WORK ORDER: From the entries below, reproduce exactly the line containing "## run 5: how", the line containing "gates resized for setup,0,2", and every line in between, with nothing added.

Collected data
........

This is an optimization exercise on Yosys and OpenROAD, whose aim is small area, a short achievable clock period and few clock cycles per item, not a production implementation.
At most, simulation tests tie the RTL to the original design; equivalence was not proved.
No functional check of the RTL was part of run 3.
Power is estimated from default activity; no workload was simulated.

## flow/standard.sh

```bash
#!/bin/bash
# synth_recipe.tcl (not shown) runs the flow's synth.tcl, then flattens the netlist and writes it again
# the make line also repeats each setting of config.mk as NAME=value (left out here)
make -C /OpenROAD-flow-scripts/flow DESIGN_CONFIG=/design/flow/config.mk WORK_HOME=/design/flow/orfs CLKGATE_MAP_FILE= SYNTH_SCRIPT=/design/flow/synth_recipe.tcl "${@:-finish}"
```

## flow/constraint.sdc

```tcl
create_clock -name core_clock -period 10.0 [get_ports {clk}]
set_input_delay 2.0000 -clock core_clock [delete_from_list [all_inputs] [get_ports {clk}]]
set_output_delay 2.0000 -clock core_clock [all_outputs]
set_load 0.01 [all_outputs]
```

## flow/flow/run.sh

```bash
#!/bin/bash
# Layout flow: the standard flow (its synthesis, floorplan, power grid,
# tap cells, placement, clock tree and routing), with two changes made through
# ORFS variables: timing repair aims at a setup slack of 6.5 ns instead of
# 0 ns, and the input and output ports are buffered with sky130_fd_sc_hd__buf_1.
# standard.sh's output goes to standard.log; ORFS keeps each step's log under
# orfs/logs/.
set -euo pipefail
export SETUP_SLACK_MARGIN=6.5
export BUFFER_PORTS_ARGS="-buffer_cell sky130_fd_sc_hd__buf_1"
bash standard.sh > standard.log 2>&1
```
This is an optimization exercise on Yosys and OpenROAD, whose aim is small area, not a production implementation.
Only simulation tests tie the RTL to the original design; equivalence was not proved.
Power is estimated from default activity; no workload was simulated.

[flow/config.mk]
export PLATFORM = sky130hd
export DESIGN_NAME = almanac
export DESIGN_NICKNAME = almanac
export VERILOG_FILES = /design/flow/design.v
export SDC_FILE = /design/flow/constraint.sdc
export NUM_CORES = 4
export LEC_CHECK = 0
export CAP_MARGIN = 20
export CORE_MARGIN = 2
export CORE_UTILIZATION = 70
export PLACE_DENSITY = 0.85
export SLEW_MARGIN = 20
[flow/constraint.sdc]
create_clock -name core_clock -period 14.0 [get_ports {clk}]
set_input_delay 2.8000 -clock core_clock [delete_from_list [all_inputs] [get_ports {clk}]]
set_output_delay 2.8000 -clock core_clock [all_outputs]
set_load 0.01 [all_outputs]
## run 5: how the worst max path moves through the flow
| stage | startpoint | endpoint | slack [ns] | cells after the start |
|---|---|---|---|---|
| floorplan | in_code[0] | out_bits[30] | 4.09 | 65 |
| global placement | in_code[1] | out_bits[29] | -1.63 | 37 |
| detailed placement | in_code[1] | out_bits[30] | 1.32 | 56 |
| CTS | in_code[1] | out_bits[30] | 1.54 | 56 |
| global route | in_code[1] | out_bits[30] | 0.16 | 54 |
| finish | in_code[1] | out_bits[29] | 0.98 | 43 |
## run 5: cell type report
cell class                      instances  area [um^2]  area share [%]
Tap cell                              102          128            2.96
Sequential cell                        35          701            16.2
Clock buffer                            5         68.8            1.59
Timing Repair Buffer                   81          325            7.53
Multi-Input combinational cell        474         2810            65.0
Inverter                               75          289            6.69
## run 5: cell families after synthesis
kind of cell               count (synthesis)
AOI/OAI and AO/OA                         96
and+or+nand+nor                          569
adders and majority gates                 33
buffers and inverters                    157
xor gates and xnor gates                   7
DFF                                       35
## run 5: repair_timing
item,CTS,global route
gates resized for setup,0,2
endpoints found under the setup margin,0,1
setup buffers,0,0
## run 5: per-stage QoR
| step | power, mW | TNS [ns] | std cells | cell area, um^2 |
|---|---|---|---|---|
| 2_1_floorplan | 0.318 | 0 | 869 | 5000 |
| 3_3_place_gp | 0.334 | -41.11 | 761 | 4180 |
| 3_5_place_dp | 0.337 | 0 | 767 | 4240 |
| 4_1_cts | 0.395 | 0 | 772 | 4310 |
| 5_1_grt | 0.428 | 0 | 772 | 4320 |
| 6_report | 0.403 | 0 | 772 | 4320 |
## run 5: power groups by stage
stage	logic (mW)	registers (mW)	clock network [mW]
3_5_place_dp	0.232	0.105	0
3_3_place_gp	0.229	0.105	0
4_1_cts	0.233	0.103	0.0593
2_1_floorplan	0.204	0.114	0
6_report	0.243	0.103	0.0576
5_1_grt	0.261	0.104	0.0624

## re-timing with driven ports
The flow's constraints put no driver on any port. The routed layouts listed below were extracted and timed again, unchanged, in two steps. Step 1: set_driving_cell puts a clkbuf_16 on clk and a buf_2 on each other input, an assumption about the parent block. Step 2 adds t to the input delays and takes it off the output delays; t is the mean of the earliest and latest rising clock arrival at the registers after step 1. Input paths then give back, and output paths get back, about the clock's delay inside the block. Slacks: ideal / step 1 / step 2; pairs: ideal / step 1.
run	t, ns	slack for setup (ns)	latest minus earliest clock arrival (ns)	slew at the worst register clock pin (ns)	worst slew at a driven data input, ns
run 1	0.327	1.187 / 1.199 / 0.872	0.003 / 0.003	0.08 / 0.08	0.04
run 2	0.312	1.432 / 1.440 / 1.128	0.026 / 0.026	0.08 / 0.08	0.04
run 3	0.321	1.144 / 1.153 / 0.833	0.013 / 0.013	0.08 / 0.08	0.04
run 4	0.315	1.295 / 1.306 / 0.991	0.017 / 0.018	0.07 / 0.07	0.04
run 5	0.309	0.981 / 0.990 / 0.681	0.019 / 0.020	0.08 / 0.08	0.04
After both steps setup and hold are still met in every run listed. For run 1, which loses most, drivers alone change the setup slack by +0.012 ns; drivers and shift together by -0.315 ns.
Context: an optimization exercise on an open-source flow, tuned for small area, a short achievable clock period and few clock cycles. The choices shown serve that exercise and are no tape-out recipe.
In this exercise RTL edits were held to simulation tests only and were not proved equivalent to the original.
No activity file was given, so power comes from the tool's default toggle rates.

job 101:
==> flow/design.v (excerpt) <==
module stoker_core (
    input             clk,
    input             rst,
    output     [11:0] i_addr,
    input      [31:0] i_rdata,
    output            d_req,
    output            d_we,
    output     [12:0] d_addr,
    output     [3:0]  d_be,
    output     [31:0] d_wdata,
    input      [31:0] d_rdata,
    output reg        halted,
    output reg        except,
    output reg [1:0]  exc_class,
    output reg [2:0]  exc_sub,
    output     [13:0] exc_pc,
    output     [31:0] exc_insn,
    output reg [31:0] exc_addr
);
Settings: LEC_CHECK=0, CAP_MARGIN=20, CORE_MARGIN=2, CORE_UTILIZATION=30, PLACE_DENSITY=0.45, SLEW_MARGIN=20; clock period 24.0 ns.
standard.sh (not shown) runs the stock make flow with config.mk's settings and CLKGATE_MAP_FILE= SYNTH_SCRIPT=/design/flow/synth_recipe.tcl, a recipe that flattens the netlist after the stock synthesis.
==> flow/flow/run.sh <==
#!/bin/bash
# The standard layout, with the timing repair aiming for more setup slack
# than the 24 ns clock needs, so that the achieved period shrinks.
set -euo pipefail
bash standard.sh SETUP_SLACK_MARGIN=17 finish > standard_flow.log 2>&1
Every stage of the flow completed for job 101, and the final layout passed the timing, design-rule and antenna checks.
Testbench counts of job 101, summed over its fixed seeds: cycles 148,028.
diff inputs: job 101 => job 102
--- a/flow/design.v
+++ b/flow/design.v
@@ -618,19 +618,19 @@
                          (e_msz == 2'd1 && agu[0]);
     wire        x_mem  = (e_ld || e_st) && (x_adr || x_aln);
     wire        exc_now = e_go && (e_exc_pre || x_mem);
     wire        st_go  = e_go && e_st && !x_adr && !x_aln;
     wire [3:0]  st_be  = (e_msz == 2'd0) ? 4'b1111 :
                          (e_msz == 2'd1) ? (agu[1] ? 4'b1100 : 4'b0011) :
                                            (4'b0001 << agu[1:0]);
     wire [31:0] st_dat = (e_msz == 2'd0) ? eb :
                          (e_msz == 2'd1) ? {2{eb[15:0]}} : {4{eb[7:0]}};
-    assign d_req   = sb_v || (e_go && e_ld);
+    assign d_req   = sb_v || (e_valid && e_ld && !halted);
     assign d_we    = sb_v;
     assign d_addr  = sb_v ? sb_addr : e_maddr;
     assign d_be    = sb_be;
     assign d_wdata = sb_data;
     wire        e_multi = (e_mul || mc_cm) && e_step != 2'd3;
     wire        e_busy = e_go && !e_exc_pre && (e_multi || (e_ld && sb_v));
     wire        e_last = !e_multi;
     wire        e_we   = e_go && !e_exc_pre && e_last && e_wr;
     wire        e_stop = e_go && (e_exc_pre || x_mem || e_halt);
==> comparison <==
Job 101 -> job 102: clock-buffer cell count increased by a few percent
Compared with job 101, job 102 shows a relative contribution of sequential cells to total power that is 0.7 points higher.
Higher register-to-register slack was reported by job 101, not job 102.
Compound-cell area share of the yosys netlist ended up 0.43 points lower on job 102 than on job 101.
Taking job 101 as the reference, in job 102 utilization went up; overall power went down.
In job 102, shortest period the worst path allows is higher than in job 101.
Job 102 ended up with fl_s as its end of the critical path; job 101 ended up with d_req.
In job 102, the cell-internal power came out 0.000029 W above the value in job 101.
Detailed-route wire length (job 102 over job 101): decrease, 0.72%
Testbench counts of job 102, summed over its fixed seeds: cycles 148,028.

........

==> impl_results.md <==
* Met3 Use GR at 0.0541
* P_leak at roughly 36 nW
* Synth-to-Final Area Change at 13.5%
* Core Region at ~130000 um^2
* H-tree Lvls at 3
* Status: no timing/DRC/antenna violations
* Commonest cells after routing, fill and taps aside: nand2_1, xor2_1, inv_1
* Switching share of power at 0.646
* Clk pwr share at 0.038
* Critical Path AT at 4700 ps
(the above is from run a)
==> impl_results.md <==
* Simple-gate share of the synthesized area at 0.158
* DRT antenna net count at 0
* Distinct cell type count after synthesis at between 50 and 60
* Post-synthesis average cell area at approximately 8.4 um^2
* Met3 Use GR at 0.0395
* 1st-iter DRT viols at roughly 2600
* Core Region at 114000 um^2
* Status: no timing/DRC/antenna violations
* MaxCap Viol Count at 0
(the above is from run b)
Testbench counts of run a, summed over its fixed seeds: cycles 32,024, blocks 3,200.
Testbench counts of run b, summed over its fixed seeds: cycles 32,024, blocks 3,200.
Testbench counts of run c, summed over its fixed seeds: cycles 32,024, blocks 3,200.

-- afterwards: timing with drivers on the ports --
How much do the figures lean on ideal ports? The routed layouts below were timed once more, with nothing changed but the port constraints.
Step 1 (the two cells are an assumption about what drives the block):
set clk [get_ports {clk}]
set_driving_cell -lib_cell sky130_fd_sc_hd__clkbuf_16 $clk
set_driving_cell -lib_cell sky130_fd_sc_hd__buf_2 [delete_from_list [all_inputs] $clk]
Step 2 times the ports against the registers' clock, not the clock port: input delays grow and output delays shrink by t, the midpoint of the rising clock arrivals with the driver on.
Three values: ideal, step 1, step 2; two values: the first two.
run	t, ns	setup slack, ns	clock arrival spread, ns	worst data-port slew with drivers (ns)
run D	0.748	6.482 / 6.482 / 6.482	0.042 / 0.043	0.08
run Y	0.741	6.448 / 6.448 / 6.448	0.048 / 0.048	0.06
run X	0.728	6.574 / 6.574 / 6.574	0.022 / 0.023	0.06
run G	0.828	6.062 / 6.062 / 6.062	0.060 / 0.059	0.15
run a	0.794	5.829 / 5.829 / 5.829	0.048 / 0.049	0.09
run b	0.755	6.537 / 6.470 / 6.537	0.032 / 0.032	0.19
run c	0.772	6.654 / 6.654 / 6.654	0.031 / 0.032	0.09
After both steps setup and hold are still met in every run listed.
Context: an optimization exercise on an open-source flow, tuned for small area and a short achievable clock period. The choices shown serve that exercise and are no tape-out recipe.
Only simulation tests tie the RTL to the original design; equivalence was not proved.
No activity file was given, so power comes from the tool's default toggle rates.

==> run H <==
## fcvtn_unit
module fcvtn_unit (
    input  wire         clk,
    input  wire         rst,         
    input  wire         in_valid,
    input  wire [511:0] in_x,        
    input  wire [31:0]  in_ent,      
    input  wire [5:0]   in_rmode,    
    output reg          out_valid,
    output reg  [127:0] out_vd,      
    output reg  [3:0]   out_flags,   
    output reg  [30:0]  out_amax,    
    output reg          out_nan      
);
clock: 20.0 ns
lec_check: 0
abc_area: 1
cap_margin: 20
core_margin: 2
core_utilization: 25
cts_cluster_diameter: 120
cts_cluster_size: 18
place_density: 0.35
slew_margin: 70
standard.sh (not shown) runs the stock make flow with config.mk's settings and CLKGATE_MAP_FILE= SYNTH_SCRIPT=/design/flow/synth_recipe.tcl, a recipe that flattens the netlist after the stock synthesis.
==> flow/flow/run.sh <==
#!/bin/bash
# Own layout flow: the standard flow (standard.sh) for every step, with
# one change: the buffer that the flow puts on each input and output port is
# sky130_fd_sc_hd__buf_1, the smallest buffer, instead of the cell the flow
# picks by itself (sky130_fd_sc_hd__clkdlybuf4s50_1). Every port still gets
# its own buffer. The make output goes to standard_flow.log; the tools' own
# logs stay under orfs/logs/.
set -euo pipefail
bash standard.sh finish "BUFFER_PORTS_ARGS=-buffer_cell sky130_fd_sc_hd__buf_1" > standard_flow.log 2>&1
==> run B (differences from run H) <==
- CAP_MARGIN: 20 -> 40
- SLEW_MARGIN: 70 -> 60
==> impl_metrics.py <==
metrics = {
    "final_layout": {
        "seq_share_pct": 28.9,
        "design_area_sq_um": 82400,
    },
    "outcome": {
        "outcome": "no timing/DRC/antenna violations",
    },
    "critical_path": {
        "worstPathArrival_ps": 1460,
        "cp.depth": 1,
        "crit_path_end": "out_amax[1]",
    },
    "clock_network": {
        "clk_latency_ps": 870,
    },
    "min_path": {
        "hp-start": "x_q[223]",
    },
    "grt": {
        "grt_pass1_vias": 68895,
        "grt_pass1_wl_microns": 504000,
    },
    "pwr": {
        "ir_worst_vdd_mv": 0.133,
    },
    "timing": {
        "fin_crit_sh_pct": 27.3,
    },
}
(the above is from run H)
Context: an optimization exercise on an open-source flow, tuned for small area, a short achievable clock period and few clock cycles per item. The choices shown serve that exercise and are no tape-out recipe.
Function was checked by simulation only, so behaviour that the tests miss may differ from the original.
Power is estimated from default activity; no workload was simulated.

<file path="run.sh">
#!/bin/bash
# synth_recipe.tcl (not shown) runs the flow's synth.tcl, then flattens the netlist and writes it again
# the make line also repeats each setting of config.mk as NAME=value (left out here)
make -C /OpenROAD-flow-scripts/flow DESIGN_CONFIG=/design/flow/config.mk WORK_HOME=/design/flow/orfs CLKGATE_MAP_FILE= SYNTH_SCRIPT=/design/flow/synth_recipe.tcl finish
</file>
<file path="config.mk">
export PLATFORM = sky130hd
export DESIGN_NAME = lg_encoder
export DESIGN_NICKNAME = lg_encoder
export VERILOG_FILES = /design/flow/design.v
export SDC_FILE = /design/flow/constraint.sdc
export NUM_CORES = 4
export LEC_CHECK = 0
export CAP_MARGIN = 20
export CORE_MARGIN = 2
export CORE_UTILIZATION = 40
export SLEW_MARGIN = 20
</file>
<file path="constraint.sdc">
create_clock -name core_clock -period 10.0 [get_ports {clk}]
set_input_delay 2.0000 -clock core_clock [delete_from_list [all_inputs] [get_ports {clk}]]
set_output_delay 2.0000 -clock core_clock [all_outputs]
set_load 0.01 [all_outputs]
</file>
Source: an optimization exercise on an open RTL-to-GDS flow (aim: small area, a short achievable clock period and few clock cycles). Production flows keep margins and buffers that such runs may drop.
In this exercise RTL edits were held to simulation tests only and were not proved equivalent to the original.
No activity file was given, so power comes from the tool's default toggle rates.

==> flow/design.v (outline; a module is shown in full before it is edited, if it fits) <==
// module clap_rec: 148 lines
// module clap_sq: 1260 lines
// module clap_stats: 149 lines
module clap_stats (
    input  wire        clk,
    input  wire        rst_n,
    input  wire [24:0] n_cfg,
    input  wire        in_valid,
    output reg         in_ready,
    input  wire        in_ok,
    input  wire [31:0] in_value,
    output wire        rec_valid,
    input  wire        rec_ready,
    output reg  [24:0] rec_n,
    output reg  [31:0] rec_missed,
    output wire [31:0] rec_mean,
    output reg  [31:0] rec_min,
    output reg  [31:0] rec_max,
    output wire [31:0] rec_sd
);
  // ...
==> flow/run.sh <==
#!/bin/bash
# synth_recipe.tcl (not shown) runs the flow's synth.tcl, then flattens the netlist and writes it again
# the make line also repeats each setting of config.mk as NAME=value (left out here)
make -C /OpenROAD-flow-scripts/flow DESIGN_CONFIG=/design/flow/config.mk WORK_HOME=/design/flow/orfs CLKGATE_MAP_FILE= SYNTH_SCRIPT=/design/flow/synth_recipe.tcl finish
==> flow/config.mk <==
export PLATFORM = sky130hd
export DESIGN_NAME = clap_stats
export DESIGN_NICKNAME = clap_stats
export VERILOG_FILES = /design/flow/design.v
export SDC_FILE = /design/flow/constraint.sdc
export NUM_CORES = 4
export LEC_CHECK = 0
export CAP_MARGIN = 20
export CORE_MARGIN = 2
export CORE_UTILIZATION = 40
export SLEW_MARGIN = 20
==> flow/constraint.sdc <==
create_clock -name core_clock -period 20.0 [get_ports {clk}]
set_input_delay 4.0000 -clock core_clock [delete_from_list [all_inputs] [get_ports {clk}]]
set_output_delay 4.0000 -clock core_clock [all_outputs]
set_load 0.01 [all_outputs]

........

ANSWER SPACE:
## run 5: how the worst max path moves through the flow
| stage | startpoint | endpoint | slack [ns] | cells after the start |
|---|---|---|---|---|
| floorplan | in_code[0] | out_bits[30] | 4.09 | 65 |
| global placement | in_code[1] | out_bits[29] | -1.63 | 37 |
| detailed placement | in_code[1] | out_bits[30] | 1.32 | 56 |
| CTS | in_code[1] | out_bits[30] | 1.54 | 56 |
| global route | in_code[1] | out_bits[30] | 0.16 | 54 |
| finish | in_code[1] | out_bits[29] | 0.98 | 43 |
## run 5: cell type report
cell class                      instances  area [um^2]  area share [%]
Tap cell                              102          128            2.96
Sequential cell                        35          701            16.2
Clock buffer                            5         68.8            1.59
Timing Repair Buffer                   81          325            7.53
Multi-Input combinational cell        474         2810            65.0
Inverter                               75          289            6.69
## run 5: cell families after synthesis
kind of cell               count (synthesis)
AOI/OAI and AO/OA                         96
and+or+nand+nor                          569
adders and majority gates                 33
buffers and inverters                    157
xor gates and xnor gates                   7
DFF                                       35
## run 5: repair_timing
item,CTS,global route
gates resized for setup,0,2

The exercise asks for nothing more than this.